The number needed is how many lines in these entries contain "controller"; give it alone.

Stored data entries
========================
**src/rtl/turbo_pkg.sv**
```systemverilog
`default_nettype none
// ============================================================================
//  Module      : turbo_pkg
//  Description : Shared definitions for the turbo decoder iteration control.
//                State encoding (3 bits), SISO half-iteration select values,
//                and block geometry constants shared with the decoder top.
//  Revision    : 1.0 - initial release
// ============================================================================
package turbo_pkg;

    localparam int STATE_W = 3;

    localparam logic [STATE_W-1:0] ST_IDLE    = 3'd0;
    localparam logic [STATE_W-1:0] ST_LOAD    = 3'd1;
    localparam logic [STATE_W-1:0] ST_D1_GO   = 3'd2;
    localparam logic [STATE_W-1:0] ST_D1_WAIT = 3'd3;
    localparam logic [STATE_W-1:0] ST_D2_GO   = 3'd4;
    localparam logic [STATE_W-1:0] ST_D2_WAIT = 3'd5;
    localparam logic [STATE_W-1:0] ST_OUT     = 3'd6;

    typedef enum logic [STATE_W-1:0] {
        S_IDLE    = ST_IDLE,
        S_LOAD    = ST_LOAD,
        S_D1_GO   = ST_D1_GO,
        S_D1_WAIT = ST_D1_WAIT,
        S_D2_GO   = ST_D2_GO,
        S_D2_WAIT = ST_D2_WAIT,
        S_OUT     = ST_OUT
    } state_t;

    // SISO half-iteration select: DEC1 = natural order with par1,
    // DEC2 = interleaved order with par2.
    localparam logic SEL_DEC1 = 1'b0;
    localparam logic SEL_DEC2 = 1'b1;

    // Block geometry shared with the decoder top.
    localparam int DEF_N_PLANES = 4;   // soft-bit planes per block
    localparam int PLANE_W      = 2;   // width of the plane index
    localparam int SOFT_W       = 4;   // soft input width in bits
    localparam int BLOCK_LEN    = 21;  // bits per plane word (block size)

    function automatic logic is_go(input state_t s);
        return (s == S_D1_GO) || (s == S_D2_GO);
    endfunction

    function automatic logic is_wait(input state_t s);
        return (s == S_D1_WAIT) || (s == S_D2_WAIT);
    endfunction

endpackage
`default_nettype wire

```
**src/rtl/turbo_iter_ctrl_if.sv**
```systemverilog
`default_nettype none
// ============================================================================
//  Module      : turbo_iter_ctrl_if
//  Description : Control bundle between the input framer, the shared
//                SISO/interleaver datapath, the downstream sink and the
//                iteration controller.
//                slave  : controller side (owns all control strobes)
//                master : environment side (framer / datapath / sink)
//  Ports       : start_i, in_valid_i/in_ready_o, load_we_o, plane_idx_o,
//                siso_start_o, siso_sel_o, siso_done_i, ext_bank_o,
//                early_stop_i, iter_cnt_o, out_valid_o/out_ready_i,
//                busy_o, err_o
//  Revision    : 1.0 - initial release
// ============================================================================
interface turbo_iter_ctrl_if #(
    parameter int ITER_W = 4
);
    import turbo_pkg::*;

    logic               start_i;
    logic               in_valid_i;
    logic               in_ready_o;
    logic               load_we_o;
    logic [PLANE_W-1:0] plane_idx_o;
    logic               siso_start_o;
    logic               siso_sel_o;
    logic               siso_done_i;
    logic               ext_bank_o;
    logic               early_stop_i;
    logic [ITER_W-1:0]  iter_cnt_o;
    logic               out_valid_o;
    logic               out_ready_i;
    logic               busy_o;
    logic               err_o;

    modport slave (
        input  start_i, in_valid_i, siso_done_i, early_stop_i, out_ready_i,
        output in_ready_o, load_we_o, plane_idx_o, siso_start_o, siso_sel_o,
               ext_bank_o, iter_cnt_o, out_valid_o, busy_o, err_o
    );

    modport master (
        output start_i, in_valid_i, siso_done_i, early_stop_i, out_ready_i,
        input  in_ready_o, load_we_o, plane_idx_o, siso_start_o, siso_sel_o,
               ext_bank_o, iter_cnt_o, out_valid_o, busy_o, err_o
    );

endinterface
`default_nettype wire

```
**src/rtl/turbo_watchdog.sv**
```systemverilog
`default_nettype none
// ============================================================================
//  Module      : turbo_watchdog
//  Description : SISO completion watchdog. Counts enabled cycles since the
//                last clear; expired is raised combinationally in the enabled
//                cycle that would bring the count to TIMEOUT.
//  Ports       : clk, rst (sync, active-high), clear, enable -> expired
//  Revision    : 1.0 - initial release
// ============================================================================
module turbo_watchdog #(
    parameter int TIMEOUT = 64,
    parameter int TMO_W   = 7
) (
    input  logic clk,
    input  logic rst,
    input  logic clear,
    input  logic enable,
    output logic expired
);

    logic [TMO_W-1:0] count;

    always_ff @(posedge clk) begin
        if (rst || clear) begin
            count <= '0;
        end else if (enable) begin
            count <= count + TMO_W'(1);
        end
    end

    // Flagged in the TIMEOUT-th enabled cycle itself, so the caller can let a
    // completion arriving in that same cycle take priority.
    assign expired = enable && (count == TMO_W'(TIMEOUT - 1));

endmodule
`default_nettype wire

```
**src/rtl/turbo_iter_ctrl.sv**
```systemverilog
`default_nettype none
// ============================================================================
//  Module      : turbo_iter_ctrl
//  Description : Turbo decoder iteration scheduler. Loads N_PLANES soft-bit
//                plane words, alternates DEC1/DEC2 SISO half-iterations with
//                a ping-pong extrinsic bank, stops on MAX_ITER or early stop,
//                then offers the decoded block downstream. A watchdog aborts
//                to IDLE with a sticky error if a SISO never completes.
//  Ports       : clk_p_i, reset_p_i (sync, active-high),
//                bus (turbo_iter_ctrl_if.slave) - all handshakes and strobes
//  Revision    : 1.0 - initial release
// ============================================================================
module turbo_iter_ctrl
    import turbo_pkg::*;
#(
    parameter int MAX_ITER = 8,
    parameter int ITER_W   = 4,
    parameter int N_PLANES = DEF_N_PLANES,
    parameter int TIMEOUT  = 64,
    parameter int TMO_W    = 7
) (
    input  logic             clk_p_i,
    input  logic             reset_p_i,
    turbo_iter_ctrl_if.slave bus
);

    state_t             state;
    state_t             next_state;
    logic [PLANE_W-1:0] plane_idx;
    logic [ITER_W-1:0]  iter_cnt;
    logic [ITER_W-1:0]  iter_next;
    logic               ext_bank;
    logic               siso_sel;
    logic               err;
    logic               accept;
    logic               last_plane;
    logic               iter_limit;
    logic               wd_expired;

    assign accept     = (state == S_LOAD) && bus.in_valid_i;
    assign last_plane = (plane_idx == PLANE_W'(N_PLANES - 1));
    assign iter_next  = iter_cnt + ITER_W'(1);
    assign iter_limit = (iter_next == ITER_W'(MAX_ITER));

    turbo_watchdog #(
        .TIMEOUT (TIMEOUT),
        .TMO_W   (TMO_W)
    ) u_watchdog (
        .clk     (clk_p_i),
        .rst     (reset_p_i),
        .clear   (is_go(state)),
        .enable  (is_wait(state)),
        .expired (wd_expired)
    );

    // ------------------------------------------------------------------
    // FSM state register
    // ------------------------------------------------------------------
    always_ff @(posedge clk_p_i) begin
        if (reset_p_i) begin
            state <= S_IDLE;
        end else begin
            state <= next_state;
        end
    end

    // ------------------------------------------------------------------
    // FSM next-state logic
    // ------------------------------------------------------------------
    always_comb begin
        next_state = state;
        case (state)
            S_IDLE: begin
                if (bus.start_i) next_state = S_LOAD;
            end
            S_LOAD: begin
                if (accept && last_plane) next_state = S_D1_GO;
            end
            S_D1_GO: next_state = S_D1_WAIT;
            S_D1_WAIT: begin
                // Done is tested before the watchdog so a completion on the
                // timeout cycle is still a normal completion.
                if (bus.siso_done_i)  next_state = S_D2_GO;
                else if (wd_expired)  next_state = S_IDLE;
            end
            S_D2_GO: next_state = S_D2_WAIT;
            S_D2_WAIT: begin
                if (bus.siso_done_i) begin
                    if (bus.early_stop_i || iter_limit) next_state = S_OUT;
                    else                                next_state = S_D1_GO;
                end else if (wd_expired) begin
                    next_state = S_IDLE;
                end
            end
            S_OUT: begin
                if (bus.out_ready_i) next_state = S_IDLE;
            end
            default: next_state = S_IDLE;
        endcase
    end

    // ------------------------------------------------------------------
    // Registered control outputs and counters
    // ------------------------------------------------------------------
    always_ff @(posedge clk_p_i) begin
        if (reset_p_i) begin
            plane_idx <= '0;
            iter_cnt  <= '0;
            ext_bank  <= 1'b0;
            siso_sel  <= SEL_DEC1;
            err       <= 1'b0;
        end else begin
            case (state)
                S_IDLE: begin
                    if (bus.start_i) begin
                        plane_idx <= '0;
                        iter_cnt  <= '0;
                        ext_bank  <= 1'b0;
                        err       <= 1'b0;
                    end
                end
                S_LOAD: begin
                    if (accept) plane_idx <= plane_idx + PLANE_W'(1);
                end
                S_D1_WAIT, S_D2_WAIT: begin
                    if (bus.siso_done_i) begin
                        ext_bank <= ~ext_bank;
                        // Bounded by the MAX_ITER exit, so no saturation logic.
                        if (state == S_D2_WAIT) iter_cnt <= iter_next;
                    end else if (wd_expired) begin
                        err <= 1'b1;
                    end
                end
                default: ;
            endcase

            // Select is set on entry to a GO state and held through its WAIT.
            if (next_state == S_D1_GO) begin
                siso_sel <= SEL_DEC1;
            end else if (next_state == S_D2_GO) begin
                siso_sel <= SEL_DEC2;
            end
        end
    end

    // ------------------------------------------------------------------
    // Output mapping
    // ------------------------------------------------------------------
    assign bus.in_ready_o   = (state == S_LOAD);
    assign bus.load_we_o    = accept;
    assign bus.plane_idx_o  = plane_idx;
    assign bus.siso_start_o = is_go(state);
    assign bus.siso_sel_o   = siso_sel;
    assign bus.ext_bank_o   = ext_bank;
    assign bus.iter_cnt_o   = iter_cnt;
    assign bus.out_valid_o  = (state == S_OUT);
    assign bus.busy_o       = (state != S_IDLE);
    assign bus.err_o        = err;

endmodule
`default_nettype wire

```
**src/flat_wrapper.sv**
```systemverilog
// flat-port wrapper written by rule: the top's interface ports become plain ports
module turbo_iter_ctrl_flat import turbo_pkg::*;
#(
    parameter int MAX_ITER = 8,
    parameter int ITER_W   = 4,
    parameter int N_PLANES = DEF_N_PLANES,
    parameter int TIMEOUT  = 64,
    parameter int TMO_W    = 7
)
  (clk_p_i, reset_p_i, bus_start_i, bus_in_valid_i, bus_siso_done_i, bus_early_stop_i, bus_out_ready_i, bus_in_ready_o, bus_load_we_o, bus_plane_idx_o, bus_siso_start_o, bus_siso_sel_o, bus_ext_bank_o, bus_iter_cnt_o, bus_out_valid_o, bus_busy_o, bus_err_o);
  turbo_iter_ctrl_if #(.ITER_W(ITER_W)) bus_i ();
  input  logic clk_p_i;
  input  logic reset_p_i;
  input wire logic [$bits(bus_i.start_i)-1:0] bus_start_i;
  input wire logic [$bits(bus_i.in_valid_i)-1:0] bus_in_valid_i;
  input wire logic [$bits(bus_i.siso_done_i)-1:0] bus_siso_done_i;
  input wire logic [$bits(bus_i.early_stop_i)-1:0] bus_early_stop_i;
  input wire logic [$bits(bus_i.out_ready_i)-1:0] bus_out_ready_i;
  output wire logic [$bits(bus_i.in_ready_o)-1:0] bus_in_ready_o;
  output wire logic [$bits(bus_i.load_we_o)-1:0] bus_load_we_o;
  output wire logic [$bits(bus_i.plane_idx_o)-1:0] bus_plane_idx_o;
  output wire logic [$bits(bus_i.siso_start_o)-1:0] bus_siso_start_o;
  output wire logic [$bits(bus_i.siso_sel_o)-1:0] bus_siso_sel_o;
  output wire logic [$bits(bus_i.ext_bank_o)-1:0] bus_ext_bank_o;
  output wire logic [$bits(bus_i.iter_cnt_o)-1:0] bus_iter_cnt_o;
  output wire logic [$bits(bus_i.out_valid_o)-1:0] bus_out_valid_o;
  output wire logic [$bits(bus_i.busy_o)-1:0] bus_busy_o;
  output wire logic [$bits(bus_i.err_o)-1:0] bus_err_o;
  assign bus_i.start_i = bus_start_i;
  assign bus_i.in_valid_i = bus_in_valid_i;
  assign bus_i.siso_done_i = bus_siso_done_i;
  assign bus_i.early_stop_i = bus_early_stop_i;
  assign bus_i.out_ready_i = bus_out_ready_i;
  assign bus_in_ready_o = bus_i.in_ready_o;
  assign bus_load_we_o = bus_i.load_we_o;
  assign bus_plane_idx_o = bus_i.plane_idx_o;
  assign bus_siso_start_o = bus_i.siso_start_o;
  assign bus_siso_sel_o = bus_i.siso_sel_o;
  assign bus_ext_bank_o = bus_i.ext_bank_o;
  assign bus_iter_cnt_o = bus_i.iter_cnt_o;
  assign bus_out_valid_o = bus_i.out_valid_o;
  assign bus_busy_o = bus_i.busy_o;
  assign bus_err_o = bus_i.err_o;
  turbo_iter_ctrl #(.MAX_ITER(MAX_ITER), .ITER_W(ITER_W), .N_PLANES(N_PLANES), .TIMEOUT(TIMEOUT), .TMO_W(TMO_W)) u_core (.clk_p_i(clk_p_i), .reset_p_i(reset_p_i), .bus(bus_i));
endmodule
```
========================
### Finished exercise
2